Anti-violence activists hook holiday violence to campaign
Catherine Murray, 778.782.5322, 604.838.5272 (cell), email@example.com, (Port Moody resident)
Jen Marchbank, 778.782.7607, 604.996.6195 (cell), firstname.lastname@example.org, (Surrey resident)
Carol Thorbes, PAMR, 778.782.3035, email@example.com
While Christmas cheer prevails for many during the holiday season a spike in violence in the home and elsewhere indicates all is not well at this time of year say two Simon Fraser University researchers.
“The holidays are often a time of fear for ongoing victims of violence within the home,” says Jen Marchbank, an SFU associate professor of arts and social sciences.
“Christmas is a time when women are especially vulnerable to domestic violence, resulting from financial strain, poverty, alcohol consumption and endless expectations.”
Adds Catherine Murray, the chair of SFU’s Department of Gender, Sexuality and Women’s Studies (GSWS), “As we head into 2012, gender-variant violence is becoming more than femicide in Canada. We need an integrated B.C. strategy, like Ontario’s or the U.K.’s, to combat gender-based violence in a variety of forms, including stalking of gender-variant youth, which often goes unreported.”
Marchank and Murray believe awareness raising campaigns and fundraisers, such as the recent Red Shoes, Green Belts, White Ribbons event they hosted, are key to helping society eliminate gender-variant violence.
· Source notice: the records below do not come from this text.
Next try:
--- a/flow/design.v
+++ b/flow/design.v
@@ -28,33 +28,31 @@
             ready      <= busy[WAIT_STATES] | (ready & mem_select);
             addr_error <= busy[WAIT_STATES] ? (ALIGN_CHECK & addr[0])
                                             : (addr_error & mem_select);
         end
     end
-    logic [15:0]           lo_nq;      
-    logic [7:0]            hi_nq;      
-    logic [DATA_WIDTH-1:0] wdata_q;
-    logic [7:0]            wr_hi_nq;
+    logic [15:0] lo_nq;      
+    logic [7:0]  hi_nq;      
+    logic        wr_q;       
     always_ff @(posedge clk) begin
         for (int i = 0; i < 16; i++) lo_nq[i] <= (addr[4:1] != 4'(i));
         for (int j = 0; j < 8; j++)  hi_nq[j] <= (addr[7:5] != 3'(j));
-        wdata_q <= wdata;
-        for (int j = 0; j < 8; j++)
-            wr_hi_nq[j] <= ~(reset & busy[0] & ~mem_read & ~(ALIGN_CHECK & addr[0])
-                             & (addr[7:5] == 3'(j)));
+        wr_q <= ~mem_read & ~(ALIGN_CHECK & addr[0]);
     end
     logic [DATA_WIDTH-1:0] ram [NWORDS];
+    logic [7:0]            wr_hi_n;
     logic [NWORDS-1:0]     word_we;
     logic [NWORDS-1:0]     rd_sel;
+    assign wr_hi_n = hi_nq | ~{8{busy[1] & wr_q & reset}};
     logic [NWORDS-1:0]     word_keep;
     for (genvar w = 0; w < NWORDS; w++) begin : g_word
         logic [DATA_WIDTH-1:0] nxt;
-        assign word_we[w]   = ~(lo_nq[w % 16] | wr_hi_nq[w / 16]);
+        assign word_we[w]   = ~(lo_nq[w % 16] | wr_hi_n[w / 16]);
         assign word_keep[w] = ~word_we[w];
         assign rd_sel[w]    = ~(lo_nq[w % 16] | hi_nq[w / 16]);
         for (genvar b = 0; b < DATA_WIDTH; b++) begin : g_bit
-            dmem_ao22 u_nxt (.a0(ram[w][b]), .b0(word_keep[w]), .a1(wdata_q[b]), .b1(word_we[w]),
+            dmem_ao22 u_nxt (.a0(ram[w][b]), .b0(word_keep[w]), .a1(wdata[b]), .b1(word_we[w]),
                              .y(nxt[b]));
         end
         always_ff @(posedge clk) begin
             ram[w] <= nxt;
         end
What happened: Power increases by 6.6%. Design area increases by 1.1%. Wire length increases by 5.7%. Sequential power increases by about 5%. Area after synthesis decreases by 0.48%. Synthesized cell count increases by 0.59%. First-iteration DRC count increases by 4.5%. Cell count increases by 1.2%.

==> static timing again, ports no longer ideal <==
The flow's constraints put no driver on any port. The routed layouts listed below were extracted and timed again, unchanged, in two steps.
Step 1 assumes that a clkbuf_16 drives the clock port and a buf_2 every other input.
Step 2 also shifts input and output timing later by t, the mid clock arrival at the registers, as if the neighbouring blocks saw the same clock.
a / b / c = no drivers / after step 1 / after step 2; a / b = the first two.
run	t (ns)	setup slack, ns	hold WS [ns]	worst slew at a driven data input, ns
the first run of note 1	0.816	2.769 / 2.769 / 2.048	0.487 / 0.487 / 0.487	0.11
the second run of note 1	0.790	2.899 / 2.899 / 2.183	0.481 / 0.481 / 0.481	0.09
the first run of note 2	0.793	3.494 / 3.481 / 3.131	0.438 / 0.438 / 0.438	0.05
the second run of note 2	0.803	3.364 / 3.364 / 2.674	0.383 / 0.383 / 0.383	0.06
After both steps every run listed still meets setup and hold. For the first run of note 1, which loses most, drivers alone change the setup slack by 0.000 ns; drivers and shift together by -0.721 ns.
Context: an optimization exercise on an open-source flow, tuned for small area and a short achievable clock period. The choices shown serve that exercise and are no tape-out recipe. Only simulation tests tie the RTL to the original design; equivalence was not proved. Power and IR drop assume default switching activity.

==> inputs of zinc <==
## arena_top
module arena_top
(
    input  logic                    Clk,
    input  logic                    rst_n,
    input  logic                    wb_cyc,
    input  logic                    wb_stb,
    input  logic                    wb_we,
    input  logic [3-1:0] wb_adr,
    input  logic [31:0]             wb_dat_w,
    output logic [31:0]             wb_dat_r,
    output logic                    wb_ack,
    input  arena_pkg::coord_t                  pix_x,
    input  arena_pkg::coord_t                  pix_y,
    input  logic                    pix_valid,
    input  logic                    frame_tick
);
    localparam int CW = 10;
    localparam int NS = 4;
    function automatic logic lt11(input logic [CW:0] a, input logic [CW:0] b);
        logic [15:0] g;
        logic [15:0] l;
        g = '0;
        l = '0;
        g[CW:0] = ~a & b;
        l[CW:0] = a & ~b;
        for (int s = 1; s < 16; s = s * 2) begin
            for (int i = 0; i + s < 16; i = i + 2 * s) begin
                g[i] = g[i+s] | (~l[i+s] & g[i]);
                l[i] = l[i+s] | (~g[i+s] & l[i]);
            end
        end
        lt11 = g[0];
    endfunction
    function automatic logic in_span(input logic [CW-1:0] p, input logic [CW-1:0] lo,
                                     input logic [CW:0] hi);
        in_span = !lt11({1'b0, p}, {1'b0, lo}) && lt11({1'b0, p}, hi);
    endfunction
    function automatic logic [CW-1:0] inc10(input logic [CW-1:0] c);
        logic [CW-1:0] m;    
        for (int i = 0; i < CW; i++) begin
            m = {CW{1'b1}} >> (CW - i);
  ...
export LEC_CHECK = 0
export ABC_AREA = 1
export CAP_MARGIN = 20
export CORE_MARGIN = 2
export CORE_UTILIZATION = 55
export SETUP_SLACK_MARGIN = 3.5
export SLEW_MARGIN = 20
export TNS_END_PERCENT = 0
create_clock -name core_clock -period 5.8 [get_ports {Clk}]
standard.sh (not shown) runs the stock make flow with config.mk's settings and CLKGATE_MAP_FILE= SYNTH_SCRIPT=/design/flow/synth_recipe.tcl, a recipe that flattens the netlist after the stock synthesis.
==> flow/flow/run.sh <==
#!/bin/bash
# The standard layout with these changes:
#  - synthesis maps with the ABC script in flow/abc_area.script (selected by
#    ABC_AREA=1) and leaves adders to ABC (no ADDER_MAP_FILE); the rest of the
#    ORFS scripts are unchanged copies
#  - the port buffers are plain buf cells, which the timing repair can resize
#  - timing repair may resize cells to other footprints
set -euo pipefail
rm -rf scripts_copy
cp -r "$FLOW_HOME/scripts" scripts_copy
cp flow/abc_area.script scripts_copy/abc_area.script
bash standard.sh "SCRIPTS_DIR=$PWD/scripts_copy" ADDER_MAP_FILE= \
    "BUFFER_PORTS_ARGS=-buffer_cell sky130_fd_sc_hd__buf_4" \
    MATCH_CELL_FOOTPRINT=0 finish > standard_flow.log 2>&1
==> flow/flow/abc_area.script <==
strash
dc2
balance
dch -f
map -B 0.9
topo
stime -c
buffer -c
upsize -c
dnsize -c
==> yarrow (differences from zinc) <==
==> flow/flow/run.sh (replaced) <==
#!/bin/bash
# The standard layout, with the port buffers made of plain buf cells (which the
# timing repair can resize) instead of ORFS's default delay-buffer choice.
set -euo pipefail
export BUFFER_PORTS_ARGS="-buffer_cell sky130_fd_sc_hd__buf_4"
bash standard.sh > standard_flow.log 2>&1
CORE_UTILIZATION = 40   (was 55)
removed: flow/flow/abc_area.script
==> notes.md <==
post-placement cell count 4034; multi-input gate share of total cell area 64.8%; run status finished clean; area of the multi-input gates 14200 µm²; largest net degree at the start of global routing 68
the above is filed under yarrow

==> notes.md <==
run status finished clean; CTS tree yes; area of the multi-input gates 12200 µm²; met2 wire len 31500 µm; largest net degree at the start of global routing 74; reg2reg end wb_dat_r[6]; Leak 8.88 nW; post-placement cell count 3471
the above is filed under zinc


==> inputs of trial 61 <==
==> flow/design.v <==
package arena_pkg;
    typedef logic [10-1:0] coord_t;
    typedef logic [15:0] score_t;
    typedef enum logic [1:0] {
        ST_START = 2'd0,
        ST_PLAY  = 2'd1,
        ST_DEAD  = 2'd2
    } game_state_t;
endpackage
module arena_box_hit
(
    input  logic [10-1:0] px,
    input  logic [10-1:0] py,
    input  logic [10-1:0] lox,
    input  logic [10-1:0] loy,
    input  logic [10:0]   hix,
    input  logic [10:0]   hiy,
    output logic                      hit
);
    localparam int CW = 10;
    function automatic logic lt11(input logic [CW:0] a, input logic [CW:0] b);
        logic [15:0] g;
        logic [15:0] l;
        g = '0;
        l = '0;
        g[CW:0] = ~a & b;
        l[CW:0] = a & ~b;
        for (int s = 1; s < 16; s = s * 2) begin
            for (int i = 0; i + s < 16; i = i + 2 * s) begin
                g[i] = g[i+s] | (~l[i+s] & g[i]);
                l[i] = l[i+s] | (~g[i+s] & l[i]);
            end
        end
        lt11 = g[0];
    endfunction
    assign hit = !lt11({1'b0, px}, {1'b0, lox}) && lt11({1'b0, px}, hix) &&
                 !lt11({1'b0, py}, {1'b0, loy}) && lt11({1'b0, py}, hiy);
endmodule
module arena_top
(
    input  logic                    Clk,
    input  logic                    rst_n,
    input  logic                    wb_cyc,
    input  logic                    wb_stb,
    input  logic                    wb_we,
    input  logic [3-1:0] wb_adr,
    input  logic [31:0]             wb_dat_w,
    output logic [31:0]             wb_dat_r,
    output logic                    wb_ack,
    input  arena_pkg::coord_t                  pix_x,
    input  arena_pkg::coord_t                  pix_y,
    input  logic                    pix_valid,
    input  logic                    frame_tick
);
    localparam int CW = 10;
    localparam int NS = 4;
    function automatic logic lt11(input logic [CW:0] a, input logic [CW:0] b);
        logic [15:0] g;
        logic [15:0] l;
        g = '0;
        l = '0;
        g[CW:0] = ~a & b;
        l[CW:0] = a & ~b;
        for (int s = 1; s < 16; s = s * 2) begin
            for (int i = 0; i + s < 16; i = i + 2 * s) begin
                g[i] = g[i+s] | (~l[i+s] & g[i]);
                l[i] = l[i+s] | (~g[i+s] & l[i]);
            end
        end
        lt11 = g[0];
    endfunction
    function automatic logic [CW-1:0] inc10(input logic [CW-1:0] c);
        logic [CW-1:0] m;    
        for (int i = 0; i < CW; i++) begin
            m = {CW{1'b1}} >> (CW - i);
            inc10[i] = c[i] ^ (&(c | ~m));
        end
    endfunction
    function automatic logic [CW-1:0] dec10(input logic [CW-1:0] c);
        logic [CW-1:0] m;    
        for (int i = 0; i < CW; i++) begin
            m = {CW{1'b1}} >> (CW - i);
            dec10[i] = c[i] ^ ~(|(c & m));
        end
    endfunction
    logic          start_cmd;
    logic          play_q;           
    logic          dead_r;           
    logic          dead_q;           
    logic          restart;
    logic [CW-1:0] player_x, player_y;
    logic [CW-1:0] bullet_x, bullet_y;
    logic          bullet_en;
    logic [1:0]    spawn_idx;
    logic [15:0]   score_base;       
    logic [NS-1:0] kill_q;           
    logic [NS-1:0] alive_q;          
    logic [NS-1:0][CW-1:0] mon_x;
    logic [NS-1:0][CW-1:0] mon_y;
    logic [NS-1:0][3:0]    mv;       
    logic          play, dead;
    logic [NS-1:0] alive;
    logic [15:0]   score;
    assign play  = play_q && !dead_q;
    assign dead  = dead_r || dead_q;
    assign alive = alive_q & ~kill_q;
    logic [2:0]  kill_cnt;
    logic [3:0]  score_lo;
    assign kill_cnt = 3'(kill_q[0]) + 3'(kill_q[1]) + 3'(kill_q[2]) + 3'(kill_q[3]);
    assign score_lo = {1'b0, score_base[2:0]} + {1'b0, kill_cnt};
    always_comb begin
        logic [12:0] m;      
        score[2:0] = score_lo[2:0];
        for (int i = 3; i < 16; i++) begin
            m = {13{1'b1}} >> (16 - i);
            score[i] = score_base[i] ^ (score_lo[3] & (&(score_base[15:3] | ~m)));
        end
    end
    logic req, wr;
    assign req = wb_cyc && wb_stb && !wb_ack;
    assign wr  = req && wb_we;
    logic [NS-1:0][CW-1:0] flip_x, flip_y;
    logic [1:0]    rsel;
    logic [CW-1:0] rd_x, rd_y;
    assign rsel = wb_adr[1:0];
    assign rd_x = mon_x[rsel] ^ flip_x[rsel];
    assign rd_y = mon_y[rsel] ^ flip_y[rsel];
    function automatic logic [31:0] xy_word(input logic [CW-1:0] x, input logic [CW-1:0] y,
                                            input logic b31);
        xy_word = '0;
        xy_word[CW-1:0]   = x;
        xy_word[16 +: CW] = y;
        xy_word[31]       = b31;
    endfunction
    logic [31:0] rd_data;
    always_comb begin
        case (wb_adr)
            3'd1:    rd_data = xy_word(player_x, player_y, 1'b0);
            3'd2:    rd_data = xy_word(bullet_x, bullet_y, bullet_en);
            3'd3:    rd_data = {score, 14'b0, dead, play};
            3'd4:    rd_data = xy_word(rd_x, rd_y, alive[0]);
            3'd5:    rd_data = xy_word(rd_x, rd_y, alive[1]);
            3'd6:    rd_data = xy_word(rd_x, rd_y, alive[2]);
            3'd7:    rd_data = xy_word(rd_x, rd_y, alive[3]);
            default: rd_data = '0;
        endcase
    end
    always_ff @(posedge Clk) begin
        wb_dat_r <= rd_data;
    end
    always_ff @(posedge Clk) begin
        if (!rst_n) begin
            wb_ack    <= 1'b0;
            start_cmd <= 1'b0;
            player_x  <= '0;
            player_y  <= '0;
            bullet_x  <= '0;
            bullet_y  <= '0;
            bullet_en <= 1'b0;
        end else begin
            wb_ack    <= req;
            start_cmd <= wr && (wb_adr == 3'd0) && wb_dat_w[0];
            if (wr && wb_adr == 3'd1) begin
                player_x <= wb_dat_w[CW-1:0];
                player_y <= wb_dat_w[16 +: CW];
            end
            if (wr && wb_adr == 3'd2) begin
                bullet_x  <= wb_dat_w[CW-1:0];
                bullet_y  <= wb_dat_w[16 +: CW];
                bullet_en <= wb_dat_w[31];
            end
        end
    end
    logic [NS-1:0] mon_hit;
    logic [NS-1:0] kill;
    logic          bullet_hit, player_hit, player_dead;
    logic [NS-1:0] mon_box;
    logic          bullet_box, player_box;
    for (genvar i = 0; i < NS; i++) begin : g_hit
        arena_box_hit mon_box_i (
            .px  (pix_x),
            .py  (pix_y),
            .lox (mon_x[i]),
            .loy (mon_y[i]),
            .hix ({1'b0, mon_x[i]} + (CW+1)'(22)),
            .hiy ({1'b0, mon_y[i]} + (CW+1)'(22)),
            .hit (mon_box[i])
        );
    end
    arena_box_hit bullet_box_i (
        .px  (pix_x),
        .py  (pix_y),
        .lox (bullet_x),
        .loy (bullet_y),
        .hix ({1'b0, bullet_x} + (CW+1)'(4)),
        .hiy ({1'b0, bullet_y} + (CW+1)'(4)),
        .hit (bullet_box)
    );
    arena_box_hit player_box_i (
        .px  (pix_x),
        .py  (pix_y),
        .lox (player_x),
        .loy (player_y),
        .hix ({1'b0, player_x} + (CW+1)'(25)),
        .hiy ({1'b0, player_y} + (CW+1)'(30)),
        .hit (player_box)
    );
    assign mon_hit    = {NS{pix_valid}} & alive & mon_box;
    assign bullet_hit = pix_valid && bullet_en && bullet_box;
    assign player_hit = pix_valid && player_box;
    assign kill        = (play && bullet_hit) ? mon_hit : '0;
    assign player_dead = play && player_hit && (|mon_hit);
    always_ff @(posedge Clk) begin
        if (!rst_n) begin
            play_q  <= 1'b0;
            dead_r  <= 1'b0;
            dead_q  <= 1'b0;
            restart <= 1'b0;
        end else begin
            restart <= start_cmd && !play;
            dead_q  <= player_dead;
            if (play) begin
                play_q <= 1'b1;
                dead_r <= 1'b0;
            end else if (start_cmd) begin
                play_q <= 1'b1;
                dead_r <= 1'b0;
            end else begin
                play_q <= 1'b0;
                dead_r <= dead;
            end
        end
    end
    always_ff @(posedge Clk) begin
        if (!rst_n || restart) begin
            score_base <= '0;
            kill_q     <= '0;
        end else begin
            score_base <= score;
            kill_q     <= kill;
        end
    end
    logic [NS-1:0] spawn_load;
    logic [CW-1:0] spawn_x, spawn_y;
    assign spawn_load = (frame_tick && play && !restart) ? (~alive & (alive + 1'b1)) : '0;
    always_comb begin
        case (spawn_idx)
            2'd0: begin spawn_x = CW'(12); spawn_y = CW'(240); end
            2'd1: begin spawn_x = CW'(240); spawn_y = CW'(12); end
            2'd2: begin spawn_x = CW'(468); spawn_y = CW'(240); end
            default: begin spawn_x = CW'(240); spawn_y = CW'(468); end
        endcase
    end
    always_ff @(posedge Clk) begin
        if (!rst_n || restart) begin
            spawn_idx <= 2'd0;
        end else if (|spawn_load) begin
            spawn_idx <= spawn_idx + 2'd1;
        end
    end
    for (genvar i = 0; i < NS; i++) begin : g_slot
        logic x_lt, x_gt, y_lt, y_gt, step;
        assign x_lt = lt11({1'b0, mon_x[i]}, {1'b0, player_x});
        assign x_gt = lt11({1'b0, player_x}, {1'b0, mon_x[i]});
        assign y_lt = lt11({1'b0, mon_y[i]}, {1'b0, player_y});
        assign y_gt = lt11({1'b0, player_y}, {1'b0, mon_y[i]});
        assign step = frame_tick && alive[i] && !restart;
        logic [CW-1:0] x_inc, x_dec, y_inc, y_dec;
        assign x_inc = inc10(mon_x[i]);
        assign x_dec = dec10(mon_x[i]);
        assign y_inc = inc10(mon_y[i]);
        assign y_dec = dec10(mon_y[i]);
        logic [3:0] back;
        assign back = alive[i] ? 4'b0 : mv[i];
        always_comb begin
            flip_x[i] = '0;
            flip_y[i] = '0;
            if (back[3]) flip_x[i] = x_dec ^ mon_x[i];
            if (back[2]) flip_x[i] = x_inc ^ mon_x[i];
            if (back[1]) flip_y[i] = y_dec ^ mon_y[i];
            if (back[0]) flip_y[i] = y_inc ^ mon_y[i];
        end
        always_ff @(posedge Clk) begin
            if (!rst_n) begin
                alive_q[i] <= 1'b0;
                mon_x[i]   <= '0;
                mon_y[i]   <= '0;
                mv[i]      <= '0;
            end else begin
                alive_q[i] <= !restart && (alive[i] || spawn_load[i]);
                if (alive[i] || spawn_load[i]) begin
                    mv[i] <= step ? {x_lt, x_gt, y_lt, y_gt} : 4'b0;
                end
                if (spawn_load[i]) begin
                    mon_x[i] <= spawn_x;
                    mon_y[i] <= spawn_y;
                end else if (step) begin
                    if (x_lt) mon_x[i] <= x_inc;
                    else if (x_gt) mon_x[i] <= x_dec;
                    if (y_lt) mon_y[i] <= y_inc;
                    else if (y_gt) mon_y[i] <= y_dec;
                end
            end
        end
    end
endmodule
Background: an optimization exercise with open tools, aiming at small area, a short achievable clock period and few clock cycles per item. Do not read the settings as production practice. RTL that was checked went through simulation tests only; none was proved equivalent to the original.

// muldiv_unit
module muldiv_unit #(
    parameter int XLEN = 64
) (
    input  logic            clk,
    input  logic            reset,
    input  logic            start,
    input  logic [2:0]      funct3,
    input  logic [XLEN-1:0] op_a,
    input  logic [XLEN-1:0] op_b,
    input  logic            kill,
    output logic            busy,
    output logic            done,
    output logic [XLEN-1:0] result
);
Settings: LEC_CHECK=0, CAP_MARGIN=20, CORE_MARGIN=2, CORE_UTILIZATION=40, SETUP_SLACK_MARGIN=1.75, SLEW_MARGIN=20; clock period 6.0 ns.
run.sh (not shown) runs the stock make flow with config.mk's settings and CLKGATE_MAP_FILE= SYNTH_SCRIPT=/design/flow/synth_recipe.tcl, a recipe that flattens the netlist after the stock synthesis.
The baseline passed the timing, design-rule and antenna checks.
Testbench counts at the start, summed over its fixed seeds: cycles 22,812, ops 1,600.
Next try:
--- a/flow/design.v
+++ b/flow/design.v
@@ -21,13 +21,13 @@
     logic       a_neg, b_neg, bzero, corr;
     logic [5:0] lz_a, lz_b;
     logic       special;    
     logic [65:0] H;         
     logic [63:0] L;         
     logic [65:0] A;         
-    logic x0_h, x0_l, inv0, c_one;
+    logic x0_h, inv0, c_one;
     logic b0_one, b0_two, b0_neg, b1_one, b1_two, b1_neg;
     logic bsy, busy_r;
     assign bsy    = ph_align | ph_mul | ph_msh | ph_div | ph_corr | ph_fix | ph_done;
     assign busy   = busy_r;
     assign done   = ph_done | (ph_align & special);
     assign result = rsel ? H[63:0] : L;
@@ -83,14 +83,13 @@
     endfunction
     logic [W-1:0] A_ext, H_ext, X0, X1, X2, S, C, T;
     logic [W:0]   T_ext;
     always_comb begin
         A_ext = {{(W-66){A[65]}}, A};
         H_ext = {{(W-66){H[65]}}, H};
-        X0 = (x0_h ? H_ext : '0) | (x0_l ? {{(W-64){1'b0}}, L} : '0);
-        X0 = X0 ^ {W{inv0}};
+        X0 = (x0_h ? H_ext : '0) ^ {W{inv0}};
         X1 = (b0_one ? A_ext : '0) | (b0_two ? {A_ext[W-2:0], 1'b0} : '0);
         X1 = X1 ^ {W{b0_neg}};
         X2 = (b1_one ? A_ext : '0) | (b1_two ? {A_ext[W-2:0], 1'b0} : '0);
         X2 = X2 ^ {W{b1_neg}};
         X2 = {X2[W-3:0], b1_neg, b0_neg};
         S = X0 ^ X1 ^ X2;
@@ -178,13 +177,12 @@
                 ph_done  <= n_done;
             end
         end
     end
     always_ff @(posedge clk) begin
         x0_h   <= 1'b1;
-        x0_l   <= 1'b0;
         inv0   <= 1'b0;
         c_one  <= 1'b0;
         {b0_one, b0_two, b0_neg} <= 3'b000;
         {b1_one, b1_two, b1_neg} <= 3'b000;
         if (n_mul) begin
             if (!bsy) begin
@@ -212,33 +210,34 @@
             if (!fn[2]) begin
                 b0_one <= 1'b1;
             end else if (fn[1]) begin
                 inv0  <= 1'b1;
                 c_one <= 1'b1;
             end else begin
-                x0_h  <= 1'b0;
-                x0_l  <= 1'b1;
-                inv0  <= 1'b1;
-                c_one <= 1'b1;
-            end
-        end
+                x0_h   <= 1'b0;
+                b0_one <= 1'b1;
+                b0_neg <= 1'b1;
+            end
+        end
+    end
+    always_ff @(posedge clk) begin
+        lz_a  <= lzc64(op_a ^ {64{!funct3[0] && op_a[63]}});
+        lz_b  <= lzc64(op_b ^ {64{!funct3[0] && op_b[63]}});
+        bzero <= (op_b == '0);
     end
     always_ff @(posedge clk) begin
         if (!bsy) begin
             fn    <= funct3;
             rsel  <= funct3[2] ? funct3[1] : (funct3[1:0] != 2'b00);
             a_neg <= funct3[2] && !funct3[0] && op_a[63];
             b_neg <= funct3[2] && !funct3[0] && op_b[63];
-            bzero <= (op_b == '0);
             corr  <= (funct3 == 3'b011) && op_a[63];
             cnt   <= 6'd15;
             kz    <= (op_a[63:15] == '0 || op_a[63:15] == '1) ? 2'd3 :
                      (op_a[63:31] == '0 || op_a[63:31] == '1) ? 2'd2 :
                      (op_a[63:47] == '0 || op_a[63:47] == '1) ? 2'd1 : 2'd0;
-            lz_a  <= lzc64(op_a ^ {64{!funct3[0] && op_a[63]}});
-            lz_b  <= lzc64(op_b ^ {64{!funct3[0] && op_b[63]}});
             H <= {{2{!funct3[0] && op_a[63]}}, op_a};
             if (funct3[2]) begin
                 A <= {{2{!funct3[0] && op_b[63]}}, op_b};
                 L <= {64{op_b == '0}};
             end else begin
                 A <= {{2{(funct3 == 3'b001) && op_b[63]}}, op_b};
@@ -257,13 +256,14 @@
             if (ph_msh) begin
                 L   <= {H[15:0], L[63:16]};
                 cnt <= cnt - 6'd4;
             end
             if (ph_div) begin
                 L   <= {L[62:0], qbit};
-                if (cnt != 6'd0) A <= {A[65], A[65:1]};
+                if (cnt != 6'd0)    A <= {A[65], A[65:1]};
+                else if (!fn[1])    A <= {2'b00, L[62:0], qbit};   
                 cnt <= cnt - 1'b1;
             end
             if (ph_fix) rsel <= 1'b1;
         end
     end
 endmodule
The changed run finished with timing, DRC and antenna clean; utilization went down by 0.38 points; global-route usage went up by 1.9 points; first-iteration DRC count went up by 16%; synthesized cell count went up by 1.3%; die area stays flat.
No functional check of the RTL was part of the second run of this note.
“We believe we need to advance research scholarships on the topic of gender, sexuality and women’s studies to foster better understanding of gender-variant power imbalances and their social, economic and political consequences,” says Murray. “Ongoing funding of this kind of research could inspire policy makers and people at the grassroots level to more courageously acknowledge and tackle controversial issues related to gender-variant violence.”
The GSWS’ Red Shoes, Green Belts, White Ribbons event, an awareness raising and fundraising campaign, brought together politicians, activists, academics and representatives from 22 not-for-profit community organizations to discuss local anti-gender-variant violence strategies.
It coincided with an international 16 days of activism campaign against gender violence.
The SFU-based event raised $2100 in donations for a new graduate scholarship in gender, sexualities and women’s studies and attracted 90 audience members. They listened to well-known Vancouver personalities and SFU researchers discuss, among other things, the importance of high profile male figures, such as the NHL’s Pat Quinn and Wally Buono, getting involved in anti-bullying and anti-sexual violence campaigns.
The event’s participants agreed to dialogue in the coming year with a retired judge, who wants to create a toolkit of strategies to sensitize the judiciary to gender violence.